By Solansh Moya on February 4, 2017
A person of Latin American origin can be referred to as Hispanic, Latino, or Latina. However, there is a new word to refer to Latin Americans– Latinx (pronounced “La-teen-ex”).
Latinx seeks to move beyond gender binaries and it includes all of Latin American descendants. This word makes room for people who are trans, queer, agender, non-binary, gender non-conforming or gender fluid.
The Spanish language is gender-based, meaning nouns, adverbs, and some conjugations of verbs express a specific gender. Usually, masculine words end in “-o” and feminine words end in “-a.” This is simple when you are referring to a group entirely composed of one gender. But, this becomes a bit difficult when you are referring to a group of mixed genders. If there are men in the group, even if they are the minority, Spanish grammar rules that the group be referred to as “Latinos.” However, Latinx is a gender-neutral alternative to Latino and Latina.
In an interview with Public Radio International (PRI), Jack Qu’emi Gutiérrez, a queer, non-binary, femme writer, said, “I don’t think it’s appropriate to assign masculinity as gender neutral when it isn’t…The ‘x,’ in a lot of ways, is a way of rejecting the gendering of words to begin with, especially since Spanish is such a gendered language.”

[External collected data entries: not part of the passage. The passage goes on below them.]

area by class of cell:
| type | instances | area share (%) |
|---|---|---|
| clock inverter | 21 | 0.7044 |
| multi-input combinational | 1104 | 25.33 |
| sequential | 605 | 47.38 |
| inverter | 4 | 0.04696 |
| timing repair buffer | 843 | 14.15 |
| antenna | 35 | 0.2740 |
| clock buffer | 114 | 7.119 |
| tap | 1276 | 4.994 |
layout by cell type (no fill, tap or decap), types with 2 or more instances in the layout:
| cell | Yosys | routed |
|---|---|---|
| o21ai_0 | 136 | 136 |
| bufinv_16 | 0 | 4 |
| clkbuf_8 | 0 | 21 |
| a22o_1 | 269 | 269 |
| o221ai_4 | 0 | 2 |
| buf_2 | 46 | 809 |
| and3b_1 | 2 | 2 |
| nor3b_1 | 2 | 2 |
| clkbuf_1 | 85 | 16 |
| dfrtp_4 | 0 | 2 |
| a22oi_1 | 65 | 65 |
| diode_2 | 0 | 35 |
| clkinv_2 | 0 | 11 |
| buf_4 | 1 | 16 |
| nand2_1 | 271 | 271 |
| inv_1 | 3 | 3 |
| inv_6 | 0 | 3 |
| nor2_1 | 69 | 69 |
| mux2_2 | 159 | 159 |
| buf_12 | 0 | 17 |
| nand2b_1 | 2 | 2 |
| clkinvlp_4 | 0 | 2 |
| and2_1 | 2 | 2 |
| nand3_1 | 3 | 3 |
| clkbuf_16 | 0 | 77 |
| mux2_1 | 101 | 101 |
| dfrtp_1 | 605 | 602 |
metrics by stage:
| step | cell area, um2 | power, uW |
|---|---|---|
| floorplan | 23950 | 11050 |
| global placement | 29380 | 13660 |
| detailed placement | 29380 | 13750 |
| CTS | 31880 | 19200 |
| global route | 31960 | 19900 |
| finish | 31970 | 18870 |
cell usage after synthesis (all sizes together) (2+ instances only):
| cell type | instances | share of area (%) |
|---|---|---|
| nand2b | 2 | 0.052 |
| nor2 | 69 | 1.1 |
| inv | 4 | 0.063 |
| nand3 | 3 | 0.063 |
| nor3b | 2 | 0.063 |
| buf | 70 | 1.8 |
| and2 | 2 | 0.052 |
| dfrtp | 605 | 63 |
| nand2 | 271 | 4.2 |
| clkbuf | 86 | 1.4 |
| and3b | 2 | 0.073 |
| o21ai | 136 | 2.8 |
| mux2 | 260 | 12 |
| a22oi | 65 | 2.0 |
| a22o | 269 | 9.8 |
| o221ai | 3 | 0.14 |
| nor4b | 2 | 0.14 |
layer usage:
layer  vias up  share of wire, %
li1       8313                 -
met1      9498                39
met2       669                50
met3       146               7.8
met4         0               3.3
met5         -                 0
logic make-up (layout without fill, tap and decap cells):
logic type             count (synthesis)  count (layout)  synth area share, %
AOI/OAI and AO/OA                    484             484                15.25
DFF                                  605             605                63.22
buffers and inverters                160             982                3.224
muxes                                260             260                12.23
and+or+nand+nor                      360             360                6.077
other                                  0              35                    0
[config.mk]
export PLATFORM = sky130hd
export DESIGN_NAME = spi_reg_sequencer
export DESIGN_NICKNAME = d
export VERILOG_FILES = /design/src/rtl/spi_reg_sequencer.sv
export SDC_FILE = /design/constraint.sdc
export NUM_CORES = 1
export LEC_CHECK = 0
export ABC_AREA = 1
export CORE_ASPECT_RATIO = 2
export CORE_MARGIN = 2
export CORE_UTILIZATION = 40
export CTS_CLUSTER_DIAMETER = 40
export CTS_CLUSTER_SIZE = 28
export DETAILED_ROUTE_END_ITERATION = 12
export GPL_ROUTABILITY_DRIVEN = 1
export PLACE_DENSITY = 0.6
export REMOVE_ABC_BUFFERS = 1
export SYNTH_ARGS = -nofsm -noshare
export SYNTH_HDL_FRONTEND = slang
export SYNTH_SLANG_ARGS = --single-unit
[constraint.sdc]
create_clock -name clk -period 2.29 [get_ports clk]
set_clock_uncertainty 0.2 [all_clocks]
set_input_delay 0.458 -clock clk [delete_from_list [all_inputs] [get_ports clk]]
set_output_delay 0.458 -clock clk [all_outputs]
set_load 0.1 [all_outputs]
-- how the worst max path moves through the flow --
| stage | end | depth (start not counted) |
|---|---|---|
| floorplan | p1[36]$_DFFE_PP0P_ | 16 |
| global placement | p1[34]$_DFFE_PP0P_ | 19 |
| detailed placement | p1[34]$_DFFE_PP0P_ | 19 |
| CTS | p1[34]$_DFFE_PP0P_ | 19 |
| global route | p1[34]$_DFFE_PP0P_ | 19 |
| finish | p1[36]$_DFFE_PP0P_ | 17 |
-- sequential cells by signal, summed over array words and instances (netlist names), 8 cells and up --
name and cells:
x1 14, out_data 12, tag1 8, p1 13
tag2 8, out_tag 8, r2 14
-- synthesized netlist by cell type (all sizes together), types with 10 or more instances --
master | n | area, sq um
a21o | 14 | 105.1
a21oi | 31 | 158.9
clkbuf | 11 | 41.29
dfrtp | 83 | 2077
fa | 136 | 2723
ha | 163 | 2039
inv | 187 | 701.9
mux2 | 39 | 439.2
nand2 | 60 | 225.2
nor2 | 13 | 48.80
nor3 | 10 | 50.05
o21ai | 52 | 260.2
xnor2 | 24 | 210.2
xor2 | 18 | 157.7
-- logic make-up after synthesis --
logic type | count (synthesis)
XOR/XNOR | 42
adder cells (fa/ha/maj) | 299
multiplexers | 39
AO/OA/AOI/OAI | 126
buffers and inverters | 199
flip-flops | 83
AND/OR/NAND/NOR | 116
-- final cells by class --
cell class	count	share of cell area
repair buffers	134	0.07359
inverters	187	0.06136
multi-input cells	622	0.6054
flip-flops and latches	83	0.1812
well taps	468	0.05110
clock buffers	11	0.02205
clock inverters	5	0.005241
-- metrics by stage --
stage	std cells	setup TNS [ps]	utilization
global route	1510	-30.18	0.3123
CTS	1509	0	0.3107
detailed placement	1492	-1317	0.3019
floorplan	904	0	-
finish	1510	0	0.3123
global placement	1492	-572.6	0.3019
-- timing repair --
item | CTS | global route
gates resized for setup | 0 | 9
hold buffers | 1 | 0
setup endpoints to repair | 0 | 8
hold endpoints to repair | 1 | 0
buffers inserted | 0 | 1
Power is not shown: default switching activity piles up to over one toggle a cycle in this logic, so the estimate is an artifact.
### src/flat_wrapper.sv
// flat-port wrapper written by rule: the top's interface ports become plain ports
module fetch_stage_flat import Pipe_Buf_Reg_PKG::*;
#(
    parameter logic [8:0] RESET_PC = 9'h000
)
  (clk, reset, stall, redirect, redirect_pc, if_id, if_id_valid, imem_imem_req, imem_imem_addr, imem_imem_rvalid, imem_imem_rdata);
  fetch_stage_if imem_i ();
  input  logic clk;
  input  logic reset;
  input  logic stall;
  input  logic redirect;
  input  logic [8:0] redirect_pc;
  output if_id_reg if_id;
  output logic if_id_valid;
  output wire logic [$bits(imem_i.imem_req)-1:0] imem_imem_req;
  output wire logic [$bits(imem_i.imem_addr)-1:0] imem_imem_addr;
  input wire logic [$bits(imem_i.imem_rvalid)-1:0] imem_imem_rvalid;
  input wire logic [$bits(imem_i.imem_rdata)-1:0] imem_imem_rdata;
  assign imem_imem_req = imem_i.imem_req;
  assign imem_imem_addr = imem_i.imem_addr;
  assign imem_i.imem_rvalid = imem_imem_rvalid;
  assign imem_i.imem_rdata = imem_imem_rdata;
  fetch_stage #(.RESET_PC(RESET_PC)) u_core (.clk(clk), .reset(reset), .stall(stall), .redirect(redirect), .redirect_pc(redirect_pc), .imem(imem_i), .if_id(if_id), .if_id_valid(if_id_valid));
endmodule
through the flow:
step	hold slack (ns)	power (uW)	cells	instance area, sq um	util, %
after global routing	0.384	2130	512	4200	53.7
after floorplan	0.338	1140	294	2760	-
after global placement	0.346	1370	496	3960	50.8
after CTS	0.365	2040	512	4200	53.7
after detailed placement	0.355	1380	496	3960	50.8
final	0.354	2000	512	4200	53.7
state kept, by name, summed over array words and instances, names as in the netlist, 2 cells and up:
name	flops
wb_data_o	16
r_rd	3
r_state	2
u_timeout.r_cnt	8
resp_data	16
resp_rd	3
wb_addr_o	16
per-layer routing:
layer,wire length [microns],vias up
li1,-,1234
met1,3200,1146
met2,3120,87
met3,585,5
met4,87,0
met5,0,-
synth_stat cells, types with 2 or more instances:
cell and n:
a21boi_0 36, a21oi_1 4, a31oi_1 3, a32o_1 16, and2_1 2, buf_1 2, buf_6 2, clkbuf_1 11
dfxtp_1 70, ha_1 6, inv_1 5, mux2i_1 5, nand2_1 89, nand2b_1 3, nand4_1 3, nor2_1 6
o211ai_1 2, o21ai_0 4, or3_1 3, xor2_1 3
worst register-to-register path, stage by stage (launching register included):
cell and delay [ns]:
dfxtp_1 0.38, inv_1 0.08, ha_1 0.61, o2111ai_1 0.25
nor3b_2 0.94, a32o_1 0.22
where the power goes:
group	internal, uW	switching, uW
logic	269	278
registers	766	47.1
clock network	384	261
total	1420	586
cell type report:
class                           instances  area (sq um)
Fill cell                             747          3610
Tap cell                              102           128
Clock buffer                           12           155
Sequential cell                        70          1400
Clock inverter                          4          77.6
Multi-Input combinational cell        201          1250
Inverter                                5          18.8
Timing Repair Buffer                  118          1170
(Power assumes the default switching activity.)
===== config.mk =====
export PLATFORM = sky130hd
export DESIGN_NAME = microwave_timer_ctrl_flat
export DESIGN_NICKNAME = d
export VERILOG_FILES = /design/src/rtl/microwave_timer_ctrl_if.sv /design/src/rtl/microwave_timer_ctrl.sv /design/src/flat_wrapper.sv
export SDC_FILE = /design/constraint.sdc
export NUM_CORES = 1
export LEC_CHECK = 0
export BUFFER_PORTS_ARGS = -buffer_cell sky130_fd_sc_hd__buf_2
export CAP_MARGIN = 10
export CELL_PAD_IN_SITES_DETAIL_PLACEMENT = 1
export CELL_PAD_IN_SITES_GLOBAL_PLACEMENT = 2
export CORE_AREA = 10 10 77 79
export CTS_CLUSTER_SIZE = 14
export DETAILED_ROUTE_END_ITERATION = 8
export DIE_AREA = 0 0 87 89
export GPL_TIMING_DRIVEN = 0
export PLACE_DENSITY_LB_ADDON = 0.25
export SYNTH_ARGS = -nofsm -noshare
export SYNTH_HDL_FRONTEND = slang
export SYNTH_SLANG_ARGS = --single-unit

===== constraint.sdc =====
create_clock -name clk -period 2.7 [get_ports clk]
set_clock_uncertainty 0.1 [all_clocks]
set_input_delay 0.54 -clock clk [delete_from_list [all_inputs] [get_ports clk]]
set_output_delay 0.54 -clock clk [all_outputs]
set_load 0.01 [all_outputs]
==> config.mk <==
export PLATFORM = sky130hd
export DESIGN_NAME = lsu_align
export DESIGN_NICKNAME = d
export VERILOG_FILES = /design/src/rtl/lsu_align.sv
export SDC_FILE = /design/constraint.sdc
export NUM_CORES = 1
export LEC_CHECK = 0
export ABC_AREA = 1
export CAP_MARGIN = 5
export CORE_ASPECT_RATIO = 1.75
export CORE_MARGIN = 8
export CORE_UTILIZATION = 55
export DETAILED_ROUTE_END_ITERATION = 16
export DONT_BUFFER_PORTS = 1
export HOLD_SLACK_MARGIN = 0.1
export PLACE_DENSITY_LB_ADDON = 0.3
export SYNTH_ARGS = -nofsm -noshare
export SYNTH_HDL_FRONTEND = slang
export SYNTH_SLANG_ARGS = --single-unit
==> constraint.sdc <==
create_clock -name clk -period 2.45 [get_ports clk]
set_clock_uncertainty 0.05 [all_clocks]
set_input_delay 0.245 -clock clk [delete_from_list [all_inputs] [get_ports clk]]
set_output_delay 0.245 -clock clk [all_outputs]
set_load 0.03 [all_outputs]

Latinx came to fruition on the internet in 2004, within the queer community. The word gain popularity in 2014 and in 2015 the search for the word, on google, began to increase. The word has become a widely used identifier on social media platforms. Many people commend the words capability to better incorporate many groups of people while challenging norms and cultural.
What do you guys think of the word Latinx?